Task to complete
In the data below, locate each line with the word "columns" and list it.
---*---
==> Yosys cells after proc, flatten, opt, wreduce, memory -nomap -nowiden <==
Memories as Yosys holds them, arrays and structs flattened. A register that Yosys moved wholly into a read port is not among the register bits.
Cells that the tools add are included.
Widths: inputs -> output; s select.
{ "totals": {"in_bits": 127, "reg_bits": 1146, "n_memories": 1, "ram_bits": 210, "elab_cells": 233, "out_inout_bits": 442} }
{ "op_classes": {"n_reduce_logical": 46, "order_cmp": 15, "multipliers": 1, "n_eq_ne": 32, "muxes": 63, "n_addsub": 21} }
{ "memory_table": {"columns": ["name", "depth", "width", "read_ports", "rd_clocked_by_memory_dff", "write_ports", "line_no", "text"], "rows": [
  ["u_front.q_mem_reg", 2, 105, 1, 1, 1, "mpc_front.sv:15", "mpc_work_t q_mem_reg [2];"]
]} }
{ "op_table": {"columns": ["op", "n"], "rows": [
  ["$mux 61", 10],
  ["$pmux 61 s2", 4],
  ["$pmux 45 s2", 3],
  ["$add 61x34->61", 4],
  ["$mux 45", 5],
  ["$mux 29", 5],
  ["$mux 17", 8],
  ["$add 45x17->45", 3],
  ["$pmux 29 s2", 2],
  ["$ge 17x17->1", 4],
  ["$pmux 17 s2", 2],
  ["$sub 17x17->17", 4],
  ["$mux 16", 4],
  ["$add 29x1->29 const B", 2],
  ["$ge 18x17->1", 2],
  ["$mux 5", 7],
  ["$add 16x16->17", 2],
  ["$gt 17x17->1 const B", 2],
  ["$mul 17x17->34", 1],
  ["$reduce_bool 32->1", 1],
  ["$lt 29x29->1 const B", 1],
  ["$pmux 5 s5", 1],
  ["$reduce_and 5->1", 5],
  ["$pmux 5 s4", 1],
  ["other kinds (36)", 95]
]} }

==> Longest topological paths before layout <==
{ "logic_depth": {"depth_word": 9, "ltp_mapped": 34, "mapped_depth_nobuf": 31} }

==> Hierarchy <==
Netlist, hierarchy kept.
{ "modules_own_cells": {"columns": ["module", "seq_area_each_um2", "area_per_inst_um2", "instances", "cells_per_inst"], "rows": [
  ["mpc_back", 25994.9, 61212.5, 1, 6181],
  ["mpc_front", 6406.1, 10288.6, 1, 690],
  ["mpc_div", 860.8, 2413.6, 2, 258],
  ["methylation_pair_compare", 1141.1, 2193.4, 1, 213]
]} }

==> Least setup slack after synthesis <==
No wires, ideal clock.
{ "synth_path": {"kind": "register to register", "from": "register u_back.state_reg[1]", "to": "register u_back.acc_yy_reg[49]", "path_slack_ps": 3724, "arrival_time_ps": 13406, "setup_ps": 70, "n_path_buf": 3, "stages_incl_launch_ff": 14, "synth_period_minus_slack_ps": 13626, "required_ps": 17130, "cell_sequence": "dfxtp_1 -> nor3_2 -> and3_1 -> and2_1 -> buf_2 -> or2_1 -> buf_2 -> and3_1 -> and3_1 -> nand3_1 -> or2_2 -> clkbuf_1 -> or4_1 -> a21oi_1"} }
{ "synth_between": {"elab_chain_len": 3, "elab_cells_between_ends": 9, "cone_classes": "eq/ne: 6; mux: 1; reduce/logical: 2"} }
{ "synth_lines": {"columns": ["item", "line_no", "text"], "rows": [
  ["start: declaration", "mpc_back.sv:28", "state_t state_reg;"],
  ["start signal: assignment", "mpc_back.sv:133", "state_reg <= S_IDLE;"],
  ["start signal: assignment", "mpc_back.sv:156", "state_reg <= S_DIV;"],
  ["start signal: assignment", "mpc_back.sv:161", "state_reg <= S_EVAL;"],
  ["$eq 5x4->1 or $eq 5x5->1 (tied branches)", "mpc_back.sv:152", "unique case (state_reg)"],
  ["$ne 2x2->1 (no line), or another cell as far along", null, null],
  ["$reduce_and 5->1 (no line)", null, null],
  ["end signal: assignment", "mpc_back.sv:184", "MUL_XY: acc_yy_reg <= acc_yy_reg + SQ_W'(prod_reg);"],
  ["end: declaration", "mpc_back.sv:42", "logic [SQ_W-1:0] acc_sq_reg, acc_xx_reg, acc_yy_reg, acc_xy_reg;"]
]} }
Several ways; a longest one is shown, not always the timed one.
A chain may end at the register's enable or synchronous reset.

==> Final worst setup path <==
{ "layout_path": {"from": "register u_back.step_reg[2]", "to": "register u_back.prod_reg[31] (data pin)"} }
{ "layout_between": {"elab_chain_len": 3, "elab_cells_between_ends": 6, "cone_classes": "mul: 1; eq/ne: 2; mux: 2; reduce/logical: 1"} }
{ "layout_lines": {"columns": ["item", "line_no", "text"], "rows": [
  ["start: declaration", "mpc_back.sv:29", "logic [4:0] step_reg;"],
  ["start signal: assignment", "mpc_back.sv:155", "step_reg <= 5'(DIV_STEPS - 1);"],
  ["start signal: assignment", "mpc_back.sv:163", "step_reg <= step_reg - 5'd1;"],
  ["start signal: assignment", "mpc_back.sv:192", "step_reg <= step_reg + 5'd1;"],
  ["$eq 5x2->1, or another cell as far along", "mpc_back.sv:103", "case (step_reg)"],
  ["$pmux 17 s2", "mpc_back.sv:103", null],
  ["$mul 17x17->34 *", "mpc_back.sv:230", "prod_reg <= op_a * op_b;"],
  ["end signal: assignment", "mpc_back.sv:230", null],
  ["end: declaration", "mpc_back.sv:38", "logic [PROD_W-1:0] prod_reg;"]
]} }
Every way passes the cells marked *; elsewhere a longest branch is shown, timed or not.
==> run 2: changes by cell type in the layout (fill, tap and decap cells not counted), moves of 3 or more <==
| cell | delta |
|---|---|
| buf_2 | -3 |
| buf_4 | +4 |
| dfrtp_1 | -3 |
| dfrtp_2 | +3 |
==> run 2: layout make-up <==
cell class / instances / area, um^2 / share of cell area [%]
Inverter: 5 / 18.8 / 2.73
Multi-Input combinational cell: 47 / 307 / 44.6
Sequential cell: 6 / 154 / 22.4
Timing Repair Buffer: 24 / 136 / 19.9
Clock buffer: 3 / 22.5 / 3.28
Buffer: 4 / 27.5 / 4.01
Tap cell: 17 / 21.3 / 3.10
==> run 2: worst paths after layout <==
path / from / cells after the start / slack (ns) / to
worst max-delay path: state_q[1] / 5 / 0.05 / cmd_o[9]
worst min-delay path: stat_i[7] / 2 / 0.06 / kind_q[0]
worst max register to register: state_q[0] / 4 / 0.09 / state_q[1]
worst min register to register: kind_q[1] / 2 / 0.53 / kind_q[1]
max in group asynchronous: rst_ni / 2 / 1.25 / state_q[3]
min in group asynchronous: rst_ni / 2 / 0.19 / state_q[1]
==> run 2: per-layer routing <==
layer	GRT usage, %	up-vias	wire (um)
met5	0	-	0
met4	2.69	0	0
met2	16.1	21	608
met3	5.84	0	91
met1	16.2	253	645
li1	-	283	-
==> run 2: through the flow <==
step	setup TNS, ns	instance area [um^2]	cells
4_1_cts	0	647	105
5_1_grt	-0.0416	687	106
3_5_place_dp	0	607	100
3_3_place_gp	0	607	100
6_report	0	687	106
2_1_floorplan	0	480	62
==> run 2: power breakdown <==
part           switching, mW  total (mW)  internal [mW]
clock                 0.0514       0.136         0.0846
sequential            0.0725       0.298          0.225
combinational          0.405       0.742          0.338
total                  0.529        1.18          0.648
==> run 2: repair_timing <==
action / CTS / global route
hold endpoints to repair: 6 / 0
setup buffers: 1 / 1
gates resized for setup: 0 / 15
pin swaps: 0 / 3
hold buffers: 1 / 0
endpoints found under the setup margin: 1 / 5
$ cat src/design/uhaw_pkg.sv
`timescale 1ns / 1ps
`default_nettype none

package uhaw_pkg;

  // Field widths
  localparam int USAGE_W    = 10;
  localparam int CNT_W      = 32;
  localparam int SUM_W      = 42;
  localparam int LIMIT_W    = 8;
  localparam int PROD_W     = 2 * CNT_W;
  localparam int CFG_IDX_W  = 3;
  localparam int CFG_DATA_W = 32;

  // The average never exceeds the largest sample, so the quotient has USAGE_W bits
  localparam int DIV_STEPS  = USAGE_W;

  // Reset values
  localparam logic [USAGE_W-1:0] ALARM_LEVEL_RST  = 10'd900;
  localparam logic [USAGE_W-1:0] RESUME_LEVEL_RST = 10'd800;
  localparam logic [CNT_W-1:0]   SAMPLE_MS_RST    = 32'd10000;
  localparam logic [CNT_W-1:0]   WINDOW_MS_RST    = 32'd3600000;
  localparam logic [CNT_W-1:0]   QUIET_MS_RST     = 32'd60000;
  localparam logic [LIMIT_W-1:0] REPORT_LIMIT_RST = 8'd9;
  localparam logic [USAGE_W-1:0] LEAST_RST        = 10'd1000;

  // Configuration register indexes
  typedef enum logic [CFG_IDX_W-1:0] {
    REG_ALARM_LEVEL  = 3'd0,
    REG_RESUME_LEVEL = 3'd1,
    REG_SAMPLE_MS    = 3'd2,
    REG_WINDOW_MS    = 3'd3,
    REG_QUIET_MS     = 3'd4,
    REG_REPORT_LIMIT = 3'd5
  } cfg_reg_t;

  typedef struct packed {
    logic [USAGE_W-1:0] alarm_level;
    logic [USAGE_W-1:0] resume_level;
    logic [CNT_W-1:0]   sample_period_ms;
    logic [CNT_W-1:0]   window_period_ms;
    logic [CNT_W-1:0]   quiet_period_ms;
    logic [LIMIT_W-1:0] report_limit;
  } cfg_t;

  // Record handed from the front end to the back end
  typedef struct packed {
    logic               in_alarm;
    logic               alarm_onset;
    logic               alarm_report;
    logic               resume_event;
    logic               window_done;
    logic [USAGE_W-1:0] window_min;
    logic [USAGE_W-1:0] window_max;
    logic [SUM_W-1:0]   usage_sum;
    logic [CNT_W-1:0]   sample_count;
    logic [CNT_W-1:0]   onset_total;
    logic [CNT_W-1:0]   resume_total;
    logic [CNT_W-1:0]   alarm_time_ms;
  } rec_t;

  // Finished result
  typedef struct packed {
    logic               in_alarm;
    logic               alarm_onset;
    logic               alarm_report;
    logic               resume_event;
    logic               window_done;
    logic [USAGE_W-1:0] window_min;
    logic [USAGE_W-1:0] window_max;
    logic [USAGE_W-1:0] window_avg;
    logic [CNT_W-1:0]   onset_total;
    logic [CNT_W-1:0]   resume_total;
    logic [CNT_W-1:0]   alarm_time_ms;
  } res_t;

  typedef enum logic [2:0] {
    F_IDLE,
    F_QMUL,
    F_QCMP,
    F_WMUL,
    F_WCMP,
    F_AMUL,
    F_PUSH
  } front_state_t;

  typedef enum logic [1:0] {
    B_IDLE,
    B_DIV,
    B_LOAD
  } back_state_t;

endpackage

`default_nettype wire

$ cat src/design/uhaw_front.sv
`timescale 1ns / 1ps
`default_nettype none

module uhaw_front (
  input  logic                           clk,
  input  logic                           rst,
  input  uhaw_pkg::cfg_t                 cfg,
  input  logic                           push,
  output logic                           full,
  input  logic [uhaw_pkg::USAGE_W-1:0]   sample_usage,
  output logic                           rec_push,
  output uhaw_pkg::rec_t                 rec,
  input  logic                           rec_full
);
  import uhaw_pkg::*;

  function automatic logic [CNT_W-1:0] sat_inc(input logic [CNT_W-1:0] v);
    sat_inc = (v == {CNT_W{1'b1}}) ? v : v + 1'b1;
  endfunction

  front_state_t state, state_next;

  logic               alarm_flag;
  logic               quiet_active;
  logic [CNT_W-1:0]   quiet_count;
  logic [LIMIT_W-1:0] reports_given;
  logic [CNT_W-1:0]   window_samples;
  logic [SUM_W-1:0]   usage_sum;
  logic [USAGE_W-1:0] least_seen;
  logic [USAGE_W-1:0] most_seen;
  logic [CNT_W-1:0]   onset_count;
  logic [CNT_W-1:0]   resume_count;
  logic [CNT_W-1:0]   samples_in_alarm;
  logic               ev_onset;
  logic               ev_report;
  logic               ev_resume;
  logic               win_done;
  logic [PROD_W-1:0]  prod;
  logic [CNT_W-1:0]   mul_a;

  logic accept;
  logic onset_hit;
  logic resume_hit;
  logic quiet_open;
  logic report_hit;
  logic flag_after;
  logic quiet_after;
  logic prod_ge_quiet;
  logic prod_ge_window;
  logic [CNT_W-1:0] alarm_time_sat;

  // Classification of the incoming sample
  assign accept      = push && !full;
  assign onset_hit   = (sample_usage >= cfg.alarm_level) && !alarm_flag;
  assign resume_hit  = !onset_hit && (sample_usage <= cfg.resume_level) && alarm_flag;
  assign quiet_open  = onset_hit && !quiet_active;
  assign report_hit  = quiet_open && (reports_given < cfg.report_limit);
  assign flag_after  = onset_hit || (alarm_flag && !resume_hit);
  assign quiet_after = quiet_active || quiet_open;

  // Period compares at full product width
  assign prod_ge_quiet  = prod >= {{CNT_W{1'b0}}, cfg.quiet_period_ms};
  assign prod_ge_window = prod >= {{CNT_W{1'b0}}, cfg.window_period_ms};
  assign alarm_time_sat = (prod[PROD_W-1:CNT_W] != '0) ? {CNT_W{1'b1}} : prod[CNT_W-1:0];

  // Next state
  always_comb begin
    state_next = state;
    case (state)
      F_IDLE: begin
        if (accept) begin
          state_next = quiet_after ? F_QMUL : F_WMUL;
        end
      end
      F_QMUL: state_next = F_QCMP;
      F_QCMP: state_next = F_WMUL;
      F_WMUL: state_next = F_WCMP;
      F_WCMP: state_next = prod_ge_window ? F_AMUL : F_PUSH;
      F_AMUL: state_next = F_PUSH;
      F_PUSH: begin
        if (!rec_full) begin
          state_next = F_IDLE;
        end
      end
      default: state_next = F_IDLE;
    endcase
  end

  // Outputs: handshake, multiplier operand, record
  always_comb begin
    full     = (state != F_IDLE);
    rec_push = (state == F_PUSH) && !rec_full;
    case (state)
      F_QMUL:  mul_a = quiet_count;
      F_AMUL:  mul_a = samples_in_alarm;
      default: mul_a = window_samples;
    endcase
    rec              = '0;
    rec.in_alarm     = alarm_flag;
    rec.alarm_onset  = ev_onset;
    rec.alarm_report = ev_report;
    rec.resume_event = ev_resume;
    rec.window_done  = win_done;
    if (win_done) begin
      rec.window_min    = least_seen;
      rec.window_max    = most_seen;
      rec.usage_sum     = usage_sum;
      rec.sample_count  = window_samples;
      rec.onset_total   = onset_count;
      rec.resume_total  = resume_count;
      rec.alarm_time_ms = alarm_time_sat;
    end
  end

  // Shared 32x32 multiplier, product registered
  always_ff @(posedge clk) begin
    if (state == F_QMUL || state == F_WMUL || state == F_AMUL) begin
      prod <= PROD_W'(mul_a) * PROD_W'(cfg.sample_period_ms);
    end
  end

  // Alarm, silence and window state
  always_ff @(posedge clk) begin
    if (rst) begin
      state            <= F_IDLE;
      alarm_flag       <= 1'b0;
      quiet_active     <= 1'b0;
      quiet_count      <= '0;
      reports_given    <= '0;
      window_samples   <= '0;
      usage_sum        <= '0;
      least_seen       <= LEAST_RST;
      most_seen        <= '0;
      onset_count      <= '0;
      resume_count     <= '0;
      samples_in_alarm <= '0;
      ev_onset         <= 1'b0;
      ev_report        <= 1'b0;
      ev_resume        <= 1'b0;
      win_done         <= 1'b0;
    end else begin
      state <= state_next;
      case (state)
        F_IDLE: begin
          if (accept) begin
            if (sample_usage < least_seen) least_seen <= sample_usage;
            if (sample_usage > most_seen) most_seen <= sample_usage;
            usage_sum    <= usage_sum + SUM_W'(sample_usage);
            alarm_flag   <= flag_after;
            quiet_active <= quiet_after;
            ev_onset     <= onset_hit;
            ev_report    <= report_hit;
            ev_resume    <= resume_hit;
            win_done     <= 1'b0;
            if (quiet_open) begin
              quiet_count <= CNT_W'(1);
            end else if (quiet_active) begin
              quiet_count <= sat_inc(quiet_count);
            end
            if (report_hit) reports_given <= reports_given + 1'b1;
            if (onset_hit) onset_count <= sat_inc(onset_count);
            if (resume_hit) resume_count <= sat_inc(resume_count);
            window_samples <= sat_inc(window_samples);
            if (flag_after) samples_in_alarm <= sat_inc(samples_in_alarm);
          end
        end
        F_QCMP: begin
          if (prod_ge_quiet) quiet_active <= 1'b0;
        end
        F_WCMP: begin
          win_done <= prod_ge_window;
        end
        F_PUSH: begin
          // window statistics clear once the report has been handed on
          if (!rec_full && win_done) begin
            reports_given    <= '0;
            window_samples   <= '0;
            usage_sum        <= '0;
            least_seen       <= LEAST_RST;
            most_seen        <= '0;
            onset_count      <= '0;
            resume_count     <= '0;
            samples_in_alarm <= '0;
          end
        end
        default: ;
      endcase
    end
  end

endmodule

`default_nettype wire

$ cat src/design/uhaw_fifo.sv
`timescale 1ns / 1ps
`default_nettype none

module uhaw_fifo #(
  parameter int DEPTH = 2
) (
  input  logic           clk,
  input  logic           rst,
  input  logic           push,
  input  uhaw_pkg::rec_t din,
  output logic           full,
  input  logic           pop,
  output uhaw_pkg::rec_t dout,
  output logic           empty
);
  import uhaw_pkg::*;

  localparam int PTR_W = $clog2(DEPTH);
  localparam int CNT_BITS = $clog2(DEPTH + 1);

  rec_t                slots [DEPTH];
  logic [PTR_W-1:0]    wr_ptr;
  logic [PTR_W-1:0]    rd_ptr;
  logic [CNT_BITS-1:0] fill;
  logic                do_push;
  logic                do_pop;

  assign full    = (fill == CNT_BITS'(DEPTH));
  assign empty   = (fill == '0);
  assign do_push = push && !full;
  assign do_pop  = pop && !empty;
  assign dout    = slots[rd_ptr];

  // Storage
  always_ff @(posedge clk) begin
    if (do_push) slots[wr_ptr] <= din;
  end

  // Pointers and fill level
  always_ff @(posedge clk) begin
    if (rst) begin
      wr_ptr <= '0;
      rd_ptr <= '0;
      fill   <= '0;
    end else begin
      if (do_push) begin
        wr_ptr <= (wr_ptr == PTR_W'(DEPTH - 1)) ? '0 : wr_ptr + 1'b1;
      end
      if (do_pop) begin
        rd_ptr <= (rd_ptr == PTR_W'(DEPTH - 1)) ? '0 : rd_ptr + 1'b1;
      end
      if (do_push && !do_pop) begin
        fill <= fill + 1'b1;
      end else if (do_pop && !do_push) begin
        fill <= fill - 1'b1;
      end
    end
  end

endmodule

`default_nettype wire

$ cat src/design/uhaw_back.sv
`timescale 1ns / 1ps
`default_nettype none

module uhaw_back (
  input  logic           clk,
  input  logic           rst,
  input  logic           rec_empty,
  output logic           rec_pop,
  input  uhaw_pkg::rec_t rec,
  output logic           empty,
  input  logic           pop,
  output uhaw_pkg::res_t res
);
  import uhaw_pkg::*;

  localparam int STEP_W = $clog2(DIV_STEPS);

  back_state_t state, state_next;

  rec_t               work;
  logic [CNT_W-1:0]   rem;
  logic [USAGE_W-1:0] qsh;
  logic [STEP_W-1:0]  step;
  logic               out_valid;
  res_t               out_reg;

  logic [CNT_W:0]     trial;
  logic               trial_ge;
  logic [CNT_W:0]     trial_diff;
  logic               load_ok;
  logic               out_take;

  // One restoring-division step per cycle
  assign trial      = {rem, qsh[USAGE_W-1]};
  assign trial_ge   = trial >= {1'b0, work.sample_count};
  assign trial_diff = trial - {1'b0, work.sample_count};
  assign out_take   = pop && out_valid;
  assign load_ok    = !out_valid || pop;

  // Next state
  always_comb begin
    state_next = state;
    case (state)
      B_IDLE: begin
        if (!rec_empty) begin
          state_next = rec.window_done ? B_DIV : B_LOAD;
        end
      end
      B_DIV: begin
        if (step == STEP_W'(DIV_STEPS - 1)) state_next = B_LOAD;
      end
      B_LOAD: begin
        if (load_ok) state_next = B_IDLE;
      end
      default: state_next = B_IDLE;
    endcase
  end

  // Outputs
  always_comb begin
    rec_pop = (state == B_IDLE) && !rec_empty;
    empty   = !out_valid;
    res     = out_reg;
  end

  // Work registers and divider datapath
  always_ff @(posedge clk) begin
    case (state)
      B_IDLE: begin
        if (!rec_empty) begin
          work <= rec;
          rem  <= rec.usage_sum[SUM_W-1:USAGE_W];
          qsh  <= rec.usage_sum[USAGE_W-1:0];
          step <= '0;
        end
      end
      B_DIV: begin
        rem  <= trial_ge ? trial_diff[CNT_W-1:0] : trial[CNT_W-1:0];
        qsh  <= {qsh[USAGE_W-2:0], trial_ge};
        step <= step + 1'b1;
      end
      B_LOAD: begin
        if (load_ok) begin
          out_reg.in_alarm      <= work.in_alarm;
          out_reg.alarm_onset   <= work.alarm_onset;
          out_reg.alarm_report  <= work.alarm_report;
          out_reg.resume_event  <= work.resume_event;
          out_reg.window_done   <= work.window_done;
          out_reg.window_min    <= work.window_min;
          out_reg.window_max    <= work.window_max;
          out_reg.window_avg    <= work.window_done ? qsh : '0;
          out_reg.onset_total   <= work.onset_total;
          out_reg.resume_total  <= work.resume_total;
          out_reg.alarm_time_ms <= work.alarm_time_ms;
        end
      end
      default: ;
    endcase
  end

  // Control state
  always_ff @(posedge clk) begin
    if (rst) begin
      state     <= B_IDLE;
      out_valid <= 1'b0;
    end else begin
      state <= state_next;
      if (state == B_LOAD && load_ok) begin
        out_valid <= 1'b1;
      end else if (out_take) begin
        out_valid <= 1'b0;
      end
    end
  end

endmodule

`default_nettype wire

$ cat src/design/usage_hysteresis_alarm_with_window_stats.sv
// Utilization alarm with hysteresis, silence window, report limit and
// per-window statistics.
//
// Input: a sample is transferred when push is high and full is low. full is
// high while the front end works on a sample: the silence check while the
// silence window runs, the window check, the alarm time when the sample
// closes a statistics window and the hand-off to the queue, which waits
// while the queue is full. Only then is a new sample taken. These steps
// share one 32x32 multiplier for the period products.
// Output: the oldest result sits on the result ports while empty is low and
// is transferred when pop is high. A queue of QUEUE_DEPTH records separates
// the front end from the back end, which computes the window average with a
// restoring divider, one quotient bit per cycle; the back end takes one
// record at a time and divides only for a record with a window report.
// A stalled receiver holds the output register; the queue then fills and
// full stays high until pop resumes, with nothing lost.
// Configuration: cfg_ready is always high; write only while idle.
// Reset (rst, synchronous) restores register defaults, clears the alarm,
// the silence state, the window statistics and the queue.
`timescale 1ns / 1ps
`default_nettype none

module usage_hysteresis_alarm_with_window_stats #(
  parameter int QUEUE_DEPTH = 2
) (
  input  logic                              clk,
  input  logic                              rst,
  input  logic                              push,
  output logic                              full,
  input  logic [uhaw_pkg::USAGE_W-1:0]      sample_usage,
  output logic                              empty,
  input  logic                              pop,
  output logic                              in_alarm,
  output logic                              alarm_onset,
  output logic                              alarm_report,
  output logic                              resume_event,
  output logic                              window_done,
  output logic [uhaw_pkg::USAGE_W-1:0]      window_min,
  output logic [uhaw_pkg::USAGE_W-1:0]      window_max,
  output logic [uhaw_pkg::USAGE_W-1:0]      window_avg,
  output logic [uhaw_pkg::CNT_W-1:0]        onset_total,
  output logic [uhaw_pkg::CNT_W-1:0]        resume_total,
  output logic [uhaw_pkg::CNT_W-1:0]        alarm_time_ms,
  input  logic                              cfg_valid,
  output logic                              cfg_ready,
  input  logic [uhaw_pkg::CFG_IDX_W-1:0]    cfg_index,
  input  logic [uhaw_pkg::CFG_DATA_W-1:0]   cfg_data
);
  import uhaw_pkg::*;

  cfg_t cfg;
  rec_t q_in;
  rec_t q_out;
  res_t res;
  logic q_push;
  logic q_full;
  logic q_pop;
  logic q_empty;

  // Configuration registers
  assign cfg_ready = 1'b1;

  always_ff @(posedge clk) begin
    if (rst) begin
      cfg.alarm_level      <= ALARM_LEVEL_RST;
      cfg.resume_level     <= RESUME_LEVEL_RST;
      cfg.sample_period_ms <= SAMPLE_MS_RST;
      cfg.window_period_ms <= WINDOW_MS_RST;
      cfg.quiet_period_ms  <= QUIET_MS_RST;
      cfg.report_limit     <= REPORT_LIMIT_RST;
    end else if (cfg_valid && cfg_ready) begin
      case (cfg_index)
        REG_ALARM_LEVEL:  cfg.alarm_level      <= cfg_data[USAGE_W-1:0];
        REG_RESUME_LEVEL: cfg.resume_level     <= cfg_data[USAGE_W-1:0];
        REG_SAMPLE_MS:    cfg.sample_period_ms <= cfg_data[CNT_W-1:0];
        REG_WINDOW_MS:    cfg.window_period_ms <= cfg_data[CNT_W-1:0];
        REG_QUIET_MS:     cfg.quiet_period_ms  <= cfg_data[CNT_W-1:0];
        REG_REPORT_LIMIT: cfg.report_limit     <= cfg_data[LIMIT_W-1:0];
        default: ;
      endcase
    end
  end

  uhaw_front u_front (
    .clk          (clk),
    .rst          (rst),
    .cfg          (cfg),
    .push         (push),
    .full         (full),
    .sample_usage (sample_usage),
    .rec_push     (q_push),
    .rec          (q_in),
    .rec_full     (q_full)
  );

  uhaw_fifo #(
    .DEPTH (QUEUE_DEPTH)
  ) u_fifo (
    .clk   (clk),
    .rst   (rst),
    .push  (q_push),
    .din   (q_in),
    .full  (q_full),
    .pop   (q_pop),
    .dout  (q_out),
    .empty (q_empty)
  );

  uhaw_back u_back (
    .clk       (clk),
    .rst       (rst),
    .rec_empty (q_empty),
    .rec_pop   (q_pop),
    .rec       (q_out),
    .empty     (empty),
    .pop       (pop),
    .res       (res)
  );

  // Result ports
  assign in_alarm      = res.in_alarm;
  assign alarm_onset   = res.alarm_onset;
  assign alarm_report  = res.alarm_report;
  assign resume_event  = res.resume_event;
  assign window_done   = res.window_done;
  assign window_min    = res.window_min;
  assign window_max    = res.window_max;
  assign window_avg    = res.window_avg;
  assign onset_total   = res.onset_total;
  assign resume_total  = res.resume_total;
  assign alarm_time_ms = res.alarm_time_ms;

  // Checks
  a_stats_zero: assert property (@(posedge clk) disable iff (rst)
    (!empty && !window_done) |-> (window_min == '0 && window_max == '0 &&
      window_avg == '0 && onset_total == '0 && resume_total == '0 &&
      alarm_time_ms == '0))
    else $error("statistics fields nonzero without window report");

  a_report_needs_onset: assert property (@(posedge clk) disable iff (rst)
    (!empty && alarm_report) |-> alarm_onset)
    else $error("alarm report without onset");

  a_onset_resume_excl: assert property (@(posedge clk) disable iff (rst)
    !empty |-> !(alarm_onset && resume_event))
    else $error("onset and resume in one result");

  a_flag_matches_event: assert property (@(posedge clk) disable iff (rst)
    (!empty && (alarm_onset || resume_event)) |-> (in_alarm == alarm_onset))
    else $error("alarm flag disagrees with event");

  a_busy_after_accept: assert property (@(posedge clk) disable iff (rst)
    (push && !full) |=> full)
    else $error("front end ready right after transfer");

endmodule

`default_nettype wire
---*---
Expected output
{ "memory_table": {"columns": ["name", "depth", "width", "read_ports", "rd_clocked_by_memory_dff", "write_ports", "line_no", "text"], "rows": [
{ "op_table": {"columns": ["op", "n"], "rows": [
{ "modules_own_cells": {"columns": ["module", "seq_area_each_um2", "area_per_inst_um2", "instances", "cells_per_inst"], "rows": [
{ "synth_lines": {"columns": ["item", "line_no", "text"], "rows": [
{ "layout_lines": {"columns": ["item", "line_no", "text"], "rows": [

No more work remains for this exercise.